Perhaps you want to overcome cancer and win the Tour de France more than once.  Just do it dishonestly and lie about it.  What’s the worst that can happen?  You get caught and invited to star on Oprah! ?  Could be worse. 
Get good enough at it and you can get elected to important government posts where you have access to other people’s money.  Lots of other people’s money.  When you can get a Senator from your own party to tell the voting public that you are “an unusually good liar” they’ll hand you a second term on a platter.  After all, we expect our Presidents to be “unusually good”.  Run-of-the-mill is not nearly good enough for us. 
But it gets better.  The practice of lying has become an art form in the Congress of the United States.  It reaches its zenith with the naming of the bills they pass into law.  A recent favorite is “The American Taxpayer Relief Act of 2012”.  This Act raised income taxes on the “rich”, and payroll taxes on everyone else.  Some “relief”. 
Dear Cowboy:
We appreciate your command of the English language, so let us point out that you are simply using the wrong interpretation of the word “relief”.  To provide “relief” you must merely “relieve” them of some burden which they are carrying.  Our Act simply “relieves” people of the excess cash that they so carelessly carry around in their pockets. 
Sincerely,
The Select Committee for the Careful Naming of Bills in the Congress of the United States

I guess they have a point.  I mean, what might have happened if all that cash started burning holes in people’s pockets all at once?  We don’t have enough firefighters to prevent  a serious catastrophe.  So, I guess it really is a relief that someone was thinking ahead.

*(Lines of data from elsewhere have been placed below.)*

## flow/run.sh

```bash
#!/bin/bash
# OpenROAD 26Q1-2900-gdf79404cd8, Yosys 0.63+post, stock flow scripts
make -C /OpenROAD-flow-scripts/flow DESIGN_CONFIG=/design/flow/config.mk WORK_HOME=/design/flow/orfs finish
```

## flow/config.mk

```make
export PLATFORM = sky130hd
export DESIGN_NAME = gates
export DESIGN_NICKNAME = gates
export VERILOG_FILES = /design/flow/design.v
export SDC_FILE = /design/flow/constraint.sdc
export NUM_CORES = 4
export LEC_CHECK = 1
export CORE_AREA = 10 10 70 70
export DIE_AREA = 0 0 80 80
```

## flow/constraint.sdc

```tcl
current_design gates

set clk_period 3.1
set clk_io_pct 0.2

create_clock -name clk0 -period $clk_period [get_ports {clk}]

set non_clock_inputs [all_inputs -no_clocks]
set_input_delay [expr $clk_period * $clk_io_pct] -clock clk0 $non_clock_inputs
set_output_delay [expr $clk_period * $clk_io_pct] -clock clk0 [all_outputs]
```

## flow/design.v

```verilog
package ex_type_pkg ;
  typedef enum logic [2:0] 
  { HLT, SKZ, ADD, 
AND, XOR, LDA, STO, JMP } opcode_e ;
endpackage : ex_type_pkg
module gates #(parameter WIDTH = 32)(clk, entradaJ, entradaK, saidaQ, saidaQN);
input clk;
input [WIDTH-1:0]entradaJ, entradaK;
output logic[WIDTH:0] saidaQ, saidaQN;
always_ff @(posedge clk)
begin
	if ((entradaJ==4'b0000) && (entradaK == 4'b0000))
		begin
			saidaQ <= saidaQ;
			saidaQN <= saidaQN;
		end
	else if
	((entradaJ==4'b0001) && (entradaK == 4'b0000))
		begin
			saidaQ <= 4'b0001;
			saidaQN <= 4'b0000;
		end
	else if
	((entradaJ==4'b0000) && (entradaK == 4'b0001))
		begin
			saidaQ <= 4'b0000;
			saidaQN <= 4'b0001;
		end
	else
		begin
			saidaQ <= saidaQ;
			saidaQN <= saidaQN;
		end
end
endmodule: gates
```

==> results.json <==
{
  "run_status": "finished clean",
  "grt_antenna_before_repair": 0,
  "top_cell_area_share_pct": 67.49,
  "yosys_area_um2": 711.9,
  "htree_levels": 1,
  "cp-endpoint": "saidaQN[0]",
  "yosysTopAreaCell": "buf_4",
  "cts_sinks": 2,
  "area_growth_pct": 69.77,
  "grt_pass1_wl_um": 4002,
  "yosysCellCount": 92,
  "min-delay-start": "entradaJ[0]",
  "setup_viol": 0,
  "startpoint": "entradaJ[15]",
  "p_per_area_nw_per_um2": 149.9,
  "max_freq_ghz": 0.4663,
  "path_clk_slew_ps": 30,
  "cts_inserted_buffers": 3,
  "grt_pass1_vias": 791,
  "io_pins": 131,
  "num_vias": 673,
  "cp_num_cells": 5,
  "period_needed_ps": 2145,
  "edf_count": 2,
  "diodes": 0,
  "synthCells": 92,
  "period_used_pct": 69.18,
  "hold_violations": 0,
  "port_buffers": 66,
  "hold_buffers": 0,
  "antenna_left": 0,
  "die_w_um": 80,
  "warnings": 25,
  "topCellsByArea": "buf_4 67%, nor4_1 13%, edfxtp_1 8.4%",
  "drc": 0,
  "arrival_ps": 2080,
  "max-cap-violations": 0,
  "peakVddDrop_v": 0.00006151,
  "cts_root_buffer": "clkbuf_4",
  "power.leakage_nw": 0.5241,
  "cp_slowest_cell": "clkdlybuf4s50_1",
  "path_delay_family": "simple AND/OR/NAND/NOR gates",
  "critPathBufInv": 1,
  "die_area_um2": 6400,
  "avgSynthCellArea_um2": 7.738,
  "holdWs_ps": 1070,
  "setup_tns_ps": 0,
  "dp_hpwl_um": 2813,
  "rsz0062_at_grt": "false",
  "dr.first_iter.drc_count": 14,
  "crit_fanout": 3,
  "floorplanUtilization_pct": 20.84,
  "routed_wl_um": 2967,
  "top_cells_by_count": "64 x buf_4, 15 x nor4_1, 4 x nand4_1",
  "ys_warn_count": 1,
  "vias_per_cell": 3.267,
  "drt_pre_antenna_iters": 2,
  "row_count": 21,
  "cp-start-kind": "primary input",
  "gp_congestion": 0.8643,
  "cts_tree": "built",
  "cp_data_required_time_ps": 3040,
  "slew_viol_final": 0,
  "synth-seq-area-share_pct": 8.436,
  "synthMostInstantiatedCell": "buf_4",
  "drt-wirelength-per-cell_um": 14.40,
  "synth_area_um2": 711.9,
  "worstHoldPathType": "in -> reg",
  "ctsLongestPathBuffers": 2,
  "fp.coreArea_um2": 3416,
  "ys_types": 11,
  "crit_type": "in -> reg",
  "ys.flops": 2,
  "grt_overflow": 0,
  "dieHeight_um": 80,
  "dominantRegCellSynth": "edfxtp_1",
  "end_kind": "flop",
  "drive_above_1_share_pct": 3.125,
  "cpPeakStageDelay_ps": 400,
  "grt_use_total_pct": 7.765,
  "async_flop_share_pct": 0,
  "crit_chain": "clkdlybuf4s50_1 -> nor4_1 -> nand4_1 -> nor4_2 -> and2_2",
  "cts-resized-gates": 0,
  "grt_max_degree": 4,
  "post-cts-setup-buffer-count": 0
}
[state kept, by name, summed over array words and instances, names as in the netlist]
register / flops
saidaQN: 1
saidaQ: 1
[through the flow]
stage	worst slack (ps)	util, %	instance area, um2	power (mW)	std cells
global placement	719.7	34.73	1186	0.1246	203
finish	955.3	35.38	1209	0.1811	206
detailed placement	712.6	34.73	1186	0.1240	203
floorplan	1304	-	948.4	0.09202	155
global route	822.6	35.38	1209	0.1964	206
CTS	936.8	35.38	1209	0.1884	206
[cell families after synthesis]
family | after synthesis | share of synthesized area [%]
buf+inv | 64 | 67.49
simple gates | 24 | 22.32
flops | 2 | 8.436
xor+xnor | 1 | 1.230
other cells | 1 | 0.5267
[how the worst min path moves through the flow]
| stage | to | slack [ps] | cells past startpoint |
|---|---|---|---|
| finish | saidaQN[0] | 1070 | 2 |
| global route | saidaQN[0] | 1080 | 2 |
| CTS | saidaQN[0] | 1060 | 2 |
[layer usage]
| metal | wire (um) | GRT usage (%) |
|---|---|---|
| met1 | 1072 | 8.600 |
| met2 | 1508 | 13.72 |
| met3 | 347 | 3.068 |
| met4 | 38 | 1.408 |
| met5 | 0 | 0 |
[area by class of cell]
cell class	instances	area [um2]
fill	364	2207
timing repair buffer	66	660.6
multi-input combinational	89	407.9
sequential	2	60.06
clock buffer	3	22.52
tap	46	57.56
[report_power, final]
| part | total (mW) | internal [mW] | switching [mW] |
|---|---|---|---|
| clock | 0.0598 | 0.0429 | 0.0170 |
| sequential | 0.0295 | 0.0295 | 0 |
| combinational | 0.0918 | 0.0729 | 0.0188 |
| total | 0.181 | 0.145 | 0.0358 |
[placed cells by master (no fill, tap or decap), drive strengths merged]
cell	instances
and2	1
and3b	1
clkbuf	3
clkdlybuf4s50	66
conb	64
edfxtp	2
nand3b	1
nand4	4
nor2	1
nor4	16
xor2	1
Power figures rest on the tool's default switching activity, not on a simulated workload.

It’s bad enough that distrust and deliberate dishonesty are eroding our social contracts.  Equally concerning is our investigation of our own universe.  It was still early in my grade school career that I was taught “the scientific method”.  This was the approach that scientists used to discover the truth about the world around us.  Simply put it taught us to: “Ask questions.  Research.  Determine the facts.  Draw conclusions”.  It resulted in the elimination of polio as a significant threat.  It got men to the Moon and back safely.  It created technological and medical advances that have made us the richest and healthiest people to ever live on this planet.  But it too is falling victim to the lie.  The new version of the method says:  “Here is the conclusion.  Research and see what facts you can find to support it.  Don’t ask any questions”.  Fundamental dishonesty.  And it limits our advancement.

We hear lots of complaints these days about the “decline of society”, and dozens of reasons from video games to single parent families to Hollywood.  But the root cause is based in a simple question and answer:
Q:  “Can I trust you?”

A:  “Probably not.”

From celebrated sports heroes to false parish priests to lying politicians to pseudo-scientists who manipulate the “facts”, we’ve come to distrust almost everyone, and almost every institution.  The devolution will continue until we start back on the road to being honest.  “Yes”, means “yes”.  “No” means “no”.  And we quit arguing about what “is” is.

“A commentary on the times is that the word 'honesty' is now preceded by 'old-fashioned'”.